[Start of section]

What follows belongs to an exercise in optimizing a design on an open flow for a short achievable clock period and few clock cycles; a production flow would make more cautious choices. Function was checked by simulation only, so behaviour that the tests miss may differ from the original.

==> 08-27 <==
// t1_block_enc
module t1_block_enc (
    input  wire       clk,
    input  wire       rst,           
    input  wire       wr_en,
    input  wire [2:0] wr_x,
    input  wire [2:0] wr_y,
    input  wire [9:0] wr_mag,
    input  wire       wr_sign,       
    input  wire       start,
    input  wire [3:0] cfg_w,         
    input  wire [3:0] cfg_h,         
    input  wire [1:0] cfg_orient,    
    output wire       busy,
    output reg  [3:0] nbp,           
    output wire       out_valid,
    input  wire       out_ready,
    output wire [4:0] out_ctx,       
    output wire       out_bit,
    output wire       out_end        
);
Settings: LEC_CHECK=0, CAP_MARGIN=60, CORE_MARGIN=2, CORE_UTILIZATION=30, PLACE_DENSITY=0.45, SLEW_MARGIN=60; clock period 12.0 ns.
standard.sh (not shown) runs the stock make flow with config.mk's settings and CLKGATE_MAP_FILE= SYNTH_SCRIPT=/design/flow/synth_recipe.tcl, a recipe that flattens the netlist after the stock synthesis.
==> flow/flow/run.sh <==
#!/bin/bash
set -euo pipefail
WORK=$(cd "$(dirname "$0")/.." && pwd)
cd "$WORK"
export SETUP_SLACK_MARGIN=${FLOW_SETUP_MARGIN:-8.5}
bash standard.sh synth > synth.log 2>&1
bash standard.sh > layout.log 2>&1
==> 03-04: changes against 08-27 <==
--- a/flow/design.v
+++ b/flow/design.v
@@ -48,19 +48,15 @@
     reg [7:0]  mv_rot;
     reg        mv_pend, mv_str;
     reg [1:0]  orient;
     assign busy = busy_q;
     reg  [9:0]  mor;          
-    reg  [9:0]  mall;         
     reg  [9:0]  tor;          
     reg  [9:0]  top;          
     reg  [3:0]  nbp_calc;
     reg  [63:0] topbits, nextbits;
     always @(*) begin
-        mall = 10'd0;
-        for (i = 0; i < 64; i = i + 1)
-            mall = mall | mag[i];
         mor = 10'd0;
         for (i = 0; i < 8; i = i + 1)
             for (j = 0; j < 8; j = j + 1)
                 if (rowm[i] && colm[j])
                     mor = mor | mag[i * 8 + j];
@@ -384,13 +380,11 @@
             k_valid <= 1'b0;
         end else begin
             if (idle && start) begin
                 busy_q <= 1'b1;
                 idle   <= 1'b0;
-                prep   <= !(cfg_w == 4'd8 && cfg_h == 4'd8 && !wr_en);
-                prep2  <= cfg_w == 4'd8 && cfg_h == 4'd8 && !wr_en;
-                mor_q  <= mall;
+                prep   <= 1'b1;
                 orient <= cfg_orient;
                 tall   <= (cfg_h > 4'd4);
                 for (i = 0; i < 8; i = i + 1) begin
                     colm[i] <= (i < cfg_w);
                     rowm[i] <= (i < cfg_h);
==> flow/run.sh (new file) <==
#!/bin/bash
# synth_recipe.tcl (not shown) runs the flow's synth.tcl, then flattens the netlist and writes it again
# the make line also repeats each setting of config.mk as NAME=value (left out here)
make -C /OpenROAD-flow-scripts/flow DESIGN_CONFIG=/design/flow/config.mk WORK_HOME=/design/flow/orfs CLKGATE_MAP_FILE= SYNTH_SCRIPT=/design/flow/synth_recipe.tcl finish
- SETUP_SLACK_MARGIN: unset -> 5
removed: flow/flow/run.sh
removed: flow/standard.sh
==> 11-22: changes against 08-27 <==
--- a/flow/design.v
+++ b/flow/design.v
@@ -48,19 +48,15 @@
     reg [7:0]  mv_rot;
     reg        mv_pend, mv_str;
     reg [1:0]  orient;
     assign busy = busy_q;
     reg  [9:0]  mor;          
-    reg  [9:0]  mall;         
     reg  [9:0]  tor;          
     reg  [9:0]  top;          
     reg  [3:0]  nbp_calc;
     reg  [63:0] topbits, nextbits;
     always @(*) begin
-        mall = 10'd0;
-        for (i = 0; i < 64; i = i + 1)
-            mall = mall | mag[i];
         mor = 10'd0;
         for (i = 0; i < 8; i = i + 1)
             for (j = 0; j < 8; j = j + 1)
                 if (rowm[i] && colm[j])
                     mor = mor | mag[i * 8 + j];
@@ -384,13 +380,11 @@
             k_valid <= 1'b0;
         end else begin
             if (idle && start) begin
                 busy_q <= 1'b1;
                 idle   <= 1'b0;
-                prep   <= !(cfg_w == 4'd8 && cfg_h == 4'd8 && !wr_en);
-                prep2  <= cfg_w == 4'd8 && cfg_h == 4'd8 && !wr_en;
-                mor_q  <= mall;
+                prep   <= 1'b1;
                 orient <= cfg_orient;
                 tall   <= (cfg_h > 4'd4);
                 for (i = 0; i < 8; i = i + 1) begin
                     colm[i] <= (i < cfg_w);
                     rowm[i] <= (i < cfg_h);
==> comparison <==
- Critical path depth is the same in 08-27 and 11-22.
- Register-to-register slack: 08-27 > 11-22 > 03-04.
- Worst hold slack, highest first: 08-27, 11-22, 03-04.
- The lowest first-iteration DRC count belongs to 03-04, the highest to 11-22.
- Final area, lowest first: 03-04, 08-27, 11-22.
Testbench counts of 08-27, summed over its fixed seeds: cycles 126,623.
Testbench counts of 03-04, summed over its fixed seeds: cycles 126,888.
Testbench counts of 11-22, summed over its fixed seeds: cycles 126,888.

## re-timing with driven ports
The flow's constraints put no driver on any port. The routed layouts listed below were extracted and timed again, unchanged, in two steps. Step 1 sets driving cells, clkbuf_16 on the clock port and buf_2 on the other inputs (assumed; they add their load-dependent delay and slew). Step 2, shift: input delay + t, output delay - t, t = (earliest + latest rising clock arrival at the registers) / 2. This alone moves slack from input paths to output paths. Slacks: ideal ports / drivers / drivers and shift; pairs: ideal ports / drivers.
run | t (ns) | setup WS [ns] | slew at the worst register clock pin (ns) | worst data-port slew with drivers (ns) | cell pins on the clock port's net
08-27 | 0.982 | 8.057 / 7.962 / 7.542 | 0.07 / 0.07 | 0.09 | 1
03-04 | 0.970 | 7.211 / 7.289 / 6.320 | 0.07 / 0.07 | 0.10 | 1
11-22 | 0.979 | 8.109 / 8.020 / 7.579 | 0.07 / 0.07 | 0.07 | 1
After both steps setup and hold are still met in every run listed. For 03-04, which loses most, drivers alone change the setup slack by +0.078 ns; drivers and shift together by -0.891 ns.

[End of section]

*TASK REQUIREMENTS*:
Scan the data above for the word "flattens". Copy every line in which it is found.

*YOUR RESPONSE*:
standard.sh (not shown) runs the stock make flow with config.mk's settings and CLKGATE_MAP_FILE= SYNTH_SCRIPT=/design/flow/synth_recipe.tcl, a recipe that flattens the netlist after the stock synthesis.
# synth_recipe.tcl (not shown) runs the flow's synth.tcl, then flattens the netlist and writes it again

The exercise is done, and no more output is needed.